#### [Work item]
Return every entry below exactly as written.

◇ ◇ ◇ ◇ ◇ ◇ ◇

Context: an optimization exercise on an open-source flow, tuned for small area. The choices shown serve that exercise and are no tape-out recipe.
Only simulation tests tie the RTL to the original design; equivalence was not proved.

Design ce0_loop, start of the top module:
module ce0_loop (
    input              clk,
    input              rst,
    input      [2:0]   phases,
    input              polarity,
    input      [223:0] i_coef,
    input      [31:0]  i_out_max,
    input      [31:0]  i_out_min,
    input      [159:0] s_coef,
    input      [31:0]  s_out_lim,
    input      [15:0]  d_min,
    input      [15:0]  d_max,
    input              close,
    input      [15:0]  pre_d,
    input              start,
    input      [15:0]  i_ref,
    input      [15:0]  i_str,
    input      [71:0]  iph,
    output             ready,
    output reg         done,
    output reg [95:0]  duty,
    output reg         sat_i,
    output reg         sat_share
);
Size: about 800 flip-flops, ~0.044 mm2 of cells after synthesis.
export LEC_CHECK = 0
export CAP_MARGIN = 20
export CORE_MARGIN = 2
export CORE_UTILIZATION = 40
export SLEW_MARGIN = 20
create_clock -name core_clock -period 17.0 [get_ports {clk}]
standard.sh (not shown) runs the stock make flow with config.mk's settings and CLKGATE_MAP_FILE= SYNTH_SCRIPT=/design/flow/synth_recipe.tcl, a recipe that flattens the netlist after the stock synthesis.
==> flow/flow/run.sh <==
#!/bin/bash
# Layout flow: the standard ORFS flow with these changes.
#  - Synthesis is the standard one, but ABC maps the logic with an
#    area-oriented script (flow/abc_area.script); registers are untouched.
#  - Port buffers are the smallest buffer cell (buf_1).
#  - Clock tree built from small clock buffers, without dummy loads.
# The make output goes to flow.log; ORFS keeps each step's log in orfs/logs.
set -euo pipefail
W=$PWD
F=$W/flow
cat > $W/my_synth.tcl <<EOS
proc abc {args} {
  set i [lsearch -exact \$args -script]
  if {\$i >= 0} { set args [lreplace \$args [expr {\$i + 1}] [expr {\$i + 1}] $F/abc_area.script] }
  yosys abc {*}\$args
}
source $W/synth_recipe.tcl
EOS
sed "s|SYNTH_SCRIPT=[^ ]*|SYNTH_SCRIPT=$W/my_synth.tcl|" standard.sh > my_standard.sh
grep -q "SYNTH_SCRIPT=$W/my_synth.tcl" my_standard.sh
export BUFFER_PORTS_ARGS="-buffer_cell sky130_fd_sc_hd__buf_1"
export CTS_ARGS="-sink_clustering_enable -repair_clock_nets -dont_use_dummy_load -buf_list {sky130_fd_sc_hd__clkbuf_4} -sink_clustering_size 8 -sink_clustering_max_diameter 50"
bash my_standard.sh > flow.log 2>&1
==> flow/flow/abc_area.script <==
strash
&get -n
&fraig -x
&put
scorr
dc2
strash
&get -n
&deepsyn -T 120
&dch -f
&nf -R 1000
&put
topo
dnsize -c
stime -c
Edit:
--- a/flow/design.v
+++ b/flow/design.v
@@ -166,35 +166,35 @@
             fin_c <= run && cur && (tt == 4'd6) && h;
             fin_s <= last_mac;
             if (fin_c && (hi || lo))
                 sat_i <= 1'b1;
             if (fin_s && (hi || lo))
                 sat_share <= 1'b1;
             case (state)
                 ST_IDLE: begin
                     if (close) begin
                         sat_i     <= 1'b0;
                         sat_share <= 1'b0;
-                        x     <= 3'd0;
+                        dc    <= 5'd0;
                         state <= ST_CLR;
                     end else if (start) begin
                         tt    <= 4'd0;
                         h     <= 1'b0;
                         x     <= 3'd0;
                         dc    <= 5'd0;
                         state <= ST_RUN;
                     end
                 end
                 ST_CLR: begin
-                    x <= x + 3'd1;
-                    if (x == 3'd5)
+                    dc <= dc + 5'd1;
+                    if (dc == 5'd11)
                         state <= ST_IDLE;
                 end
                 default: begin
                     if (dc != 5'd31)
                         dc <= dc + 5'd1;
                     if (cur) begin
                         h <= !h;
                         if (h) tt <= tt + 4'd1;
                     end else if (x == 3'd6) begin
                         duty  <= {tail, F[4], F[3], F[2], F[1], F[0]};
                         done  <= 1'b1;
@@ -202,24 +202,23 @@
                     end else if (sh_step) begin
                         tt <= 4'd7;
                         h  <= 1'b0;
                         x  <= x + 3'd1;
                     end else if (act) begin
                         h <= !h;
                         if (h) tt <= tt + 4'd1;
                     end
                 end
             endcase
         end
-        if (run)
-            acc <= acc_nxt;
+        acc <= acc_nxt;
         if (idle && start)
             dq <= 15'd0;
         else if (sum_ph) begin
             if (dc[2:0] < n_ph)
                 dq <= dq + {{3{F[0][11]}}, F[0][11:0]};
         end else if (run && dc == 5'd6) begin
             dq[13:0] <= dm;
             dr <= {1'b0, dm[13:12]};
         end else if (run && dc >= 5'd7 && dc <= 5'd18) begin
             dq[13:0] <= {dq[12:0], dge};
             dr <= dge ? dd[2:0] : dt[2:0];
@@ -240,24 +239,24 @@
             U[1] <= U[2];
             U[2] <= U[0];
         end
         if (ring_step) begin
             for (i = 0; i < 5; i = i + 1) begin
                 ex1[i] <= ex1[i+1];
                 ex2[i] <= ex2[i+1];
                 sx1[i] <= sx1[i+1];
                 sx2[i] <= sx2[i+1];
             end
             ex1[5] <= act ? exnow : 13'd0;
-            ex2[5] <= clr ? 13'd0 : ex1[0];
-            sx2[5] <= clr ? 20'd0 : sx1[0];
+            ex2[5] <= ex1[0];
+            sx2[5] <= sx1[0];
         end
         if (ring_step || fin_s)
             sx1[5] <= fin_s ? q : 20'd0;
         if (idle && start) begin
             for (i = 0; i < 6; i = i + 1)
                 F[i][11:0] <= iph[12*i +: 12];
         end else if (sum_ph || sh_step) begin
             for (i = 0; i < 5; i = i + 1)
                 F[i] <= F[i+1];
             F[5] <= sum_ph ? F[0] : tail;
         end else if (fin_s)
Result:
- non-clock buffer count decreases by 19
- cell count decreases slightly
- die area decreases slightly
- worst hold slack loses 0.093 ns
- routed wire length decreases by a few percent
- register-to-register slack loses 0.32 ns
- design area decreases slightly
- synthesized cell count is about the same
- global-route usage decreases by 1.1 points
- worst setup slack loses 0.13 ns

-- re-timing with driven ports --
The flow's constraints put no driver on any port. The routed layouts listed below were extracted and timed again, unchanged, in two steps. Step 1: set_driving_cell puts a clkbuf_16 on clk and a buf_2 on each other input, an assumption about the parent block. Step 2, shift: input delay + t, output delay - t, t = (earliest + latest rising clock arrival at the registers) / 2. This alone moves slack from input paths to output paths. a / b / c = ideal ports / drivers / drivers and shift; a / b = the first two.
| run | shift t [ns] | setup slack, ns | latest minus earliest clock arrival (ns) | worst data-port slew with drivers (ns) |
|---|---|---|---|---|
| the first run | 0.994 | 1.324 / 1.346 / 0.352 | 0.181 / 0.180 | 0.32 |
| the second run | 0.978 | 1.196 / 1.241 / 0.263 | 0.153 / 0.153 | 0.23 |
After both steps setup and hold are still met in every run listed. The setup slack of the first run, which loses most, moves by +0.022 ns with the drivers and by -0.972 ns with both steps.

◇ ◇ ◇ ◇ ◇ ◇ ◇

#### [Solution to the exercise]
Context: an optimization exercise on an open-source flow, tuned for small area. The choices shown serve that exercise and are no tape-out recipe.
Only simulation tests tie the RTL to the original design; equivalence was not proved.

Design ce0_loop, start of the top module:
module ce0_loop (
    input              clk,
    input              rst,
    input      [2:0]   phases,
    input              polarity,
    input      [223:0] i_coef,
    input      [31:0]  i_out_max,
    input      [31:0]  i_out_min,
    input      [159:0] s_coef,
    input      [31:0]  s_out_lim,
    input      [15:0]  d_min,
    input      [15:0]  d_max,
    input              close,
    input      [15:0]  pre_d,
    input              start,
    input      [15:0]  i_ref,
    input      [15:0]  i_str,
    input      [71:0]  iph,
    output             ready,
    output reg         done,
    output reg [95:0]  duty,
    output reg         sat_i,
    output reg         sat_share
);
Size: about 800 flip-flops, ~0.044 mm2 of cells after synthesis.
export LEC_CHECK = 0
export CAP_MARGIN = 20
export CORE_MARGIN = 2
export CORE_UTILIZATION = 40
export SLEW_MARGIN = 20
create_clock -name core_clock -period 17.0 [get_ports {clk}]
standard.sh (not shown) runs the stock make flow with config.mk's settings and CLKGATE_MAP_FILE= SYNTH_SCRIPT=/design/flow/synth_recipe.tcl, a recipe that flattens the netlist after the stock synthesis.
==> flow/flow/run.sh <==
#!/bin/bash
# Layout flow: the standard ORFS flow with these changes.
#  - Synthesis is the standard one, but ABC maps the logic with an
#    area-oriented script (flow/abc_area.script); registers are untouched.
#  - Port buffers are the smallest buffer cell (buf_1).
#  - Clock tree built from small clock buffers, without dummy loads.
# The make output goes to flow.log; ORFS keeps each step's log in orfs/logs.
set -euo pipefail
W=$PWD
F=$W/flow
cat > $W/my_synth.tcl <<EOS
proc abc {args} {
  set i [lsearch -exact \$args -script]
  if {\$i >= 0} { set args [lreplace \$args [expr {\$i + 1}] [expr {\$i + 1}] $F/abc_area.script] }
  yosys abc {*}\$args
}
source $W/synth_recipe.tcl
EOS
sed "s|SYNTH_SCRIPT=[^ ]*|SYNTH_SCRIPT=$W/my_synth.tcl|" standard.sh > my_standard.sh
grep -q "SYNTH_SCRIPT=$W/my_synth.tcl" my_standard.sh
export BUFFER_PORTS_ARGS="-buffer_cell sky130_fd_sc_hd__buf_1"
export CTS_ARGS="-sink_clustering_enable -repair_clock_nets -dont_use_dummy_load -buf_list {sky130_fd_sc_hd__clkbuf_4} -sink_clustering_size 8 -sink_clustering_max_diameter 50"
bash my_standard.sh > flow.log 2>&1
==> flow/flow/abc_area.script <==
strash
&get -n
&fraig -x
&put
scorr
dc2
strash
&get -n
&deepsyn -T 120
&dch -f
&nf -R 1000
&put
topo
dnsize -c
stime -c
Edit:
--- a/flow/design.v
+++ b/flow/design.v
@@ -166,35 +166,35 @@
             fin_c <= run && cur && (tt == 4'd6) && h;
             fin_s <= last_mac;
             if (fin_c && (hi || lo))
                 sat_i <= 1'b1;
             if (fin_s && (hi || lo))
                 sat_share <= 1'b1;
             case (state)
                 ST_IDLE: begin
                     if (close) begin
                         sat_i     <= 1'b0;
                         sat_share <= 1'b0;
-                        x     <= 3'd0;
+                        dc    <= 5'd0;
                         state <= ST_CLR;
                     end else if (start) begin
                         tt    <= 4'd0;
                         h     <= 1'b0;
                         x     <= 3'd0;
                         dc    <= 5'd0;
                         state <= ST_RUN;
                     end
                 end
                 ST_CLR: begin
-                    x <= x + 3'd1;
-                    if (x == 3'd5)
+                    dc <= dc + 5'd1;
+                    if (dc == 5'd11)
                         state <= ST_IDLE;
                 end
                 default: begin
                     if (dc != 5'd31)
                         dc <= dc + 5'd1;
                     if (cur) begin
                         h <= !h;
                         if (h) tt <= tt + 4'd1;
                     end else if (x == 3'd6) begin
                         duty  <= {tail, F[4], F[3], F[2], F[1], F[0]};
                         done  <= 1'b1;
@@ -202,24 +202,23 @@
                     end else if (sh_step) begin
                         tt <= 4'd7;
                         h  <= 1'b0;
                         x  <= x + 3'd1;
                     end else if (act) begin
                         h <= !h;
                         if (h) tt <= tt + 4'd1;
                     end
                 end
             endcase
         end
-        if (run)
-            acc <= acc_nxt;
+        acc <= acc_nxt;
         if (idle && start)
             dq <= 15'd0;
         else if (sum_ph) begin
             if (dc[2:0] < n_ph)
                 dq <= dq + {{3{F[0][11]}}, F[0][11:0]};
         end else if (run && dc == 5'd6) begin
             dq[13:0] <= dm;
             dr <= {1'b0, dm[13:12]};
         end else if (run && dc >= 5'd7 && dc <= 5'd18) begin
             dq[13:0] <= {dq[12:0], dge};
             dr <= dge ? dd[2:0] : dt[2:0];
@@ -240,24 +239,24 @@
             U[1] <= U[2];
             U[2] <= U[0];
         end
         if (ring_step) begin
             for (i = 0; i < 5; i = i + 1) begin
                 ex1[i] <= ex1[i+1];
                 ex2[i] <= ex2[i+1];
                 sx1[i] <= sx1[i+1];
                 sx2[i] <= sx2[i+1];
             end
             ex1[5] <= act ? exnow : 13'd0;
-            ex2[5] <= clr ? 13'd0 : ex1[0];
-            sx2[5] <= clr ? 20'd0 : sx1[0];
+            ex2[5] <= ex1[0];
+            sx2[5] <= sx1[0];
         end
         if (ring_step || fin_s)
             sx1[5] <= fin_s ? q : 20'd0;
         if (idle && start) begin
             for (i = 0; i < 6; i = i + 1)
                 F[i][11:0] <= iph[12*i +: 12];
         end else if (sum_ph || sh_step) begin
             for (i = 0; i < 5; i = i + 1)
                 F[i] <= F[i+1];
             F[5] <= sum_ph ? F[0] : tail;
         end else if (fin_s)
Result:
- non-clock buffer count decreases by 19
- cell count decreases slightly
- die area decreases slightly
- worst hold slack loses 0.093 ns
- routed wire length decreases by a few percent
- register-to-register slack loses 0.32 ns
- design area decreases slightly
- synthesized cell count is about the same
- global-route usage decreases by 1.1 points
- worst setup slack loses 0.13 ns

-- re-timing with driven ports --
The flow's constraints put no driver on any port. The routed layouts listed below were extracted and timed again, unchanged, in two steps. Step 1: set_driving_cell puts a clkbuf_16 on clk and a buf_2 on each other input, an assumption about the parent block. Step 2, shift: input delay + t, output delay - t, t = (earliest + latest rising clock arrival at the registers) / 2. This alone moves slack from input paths to output paths. a / b / c = ideal ports / drivers / drivers and shift; a / b = the first two.
| run | shift t [ns] | setup slack, ns | latest minus earliest clock arrival (ns) | worst data-port slew with drivers (ns) |
|---|---|---|---|---|
| the first run | 0.994 | 1.324 / 1.346 / 0.352 | 0.181 / 0.180 | 0.32 |
| the second run | 0.978 | 1.196 / 1.241 / 0.263 | 0.153 / 0.153 | 0.23 |
After both steps setup and hold are still met in every run listed. The setup slack of the first run, which loses most, moves by +0.022 ns with the drivers and by -0.972 ns with both steps.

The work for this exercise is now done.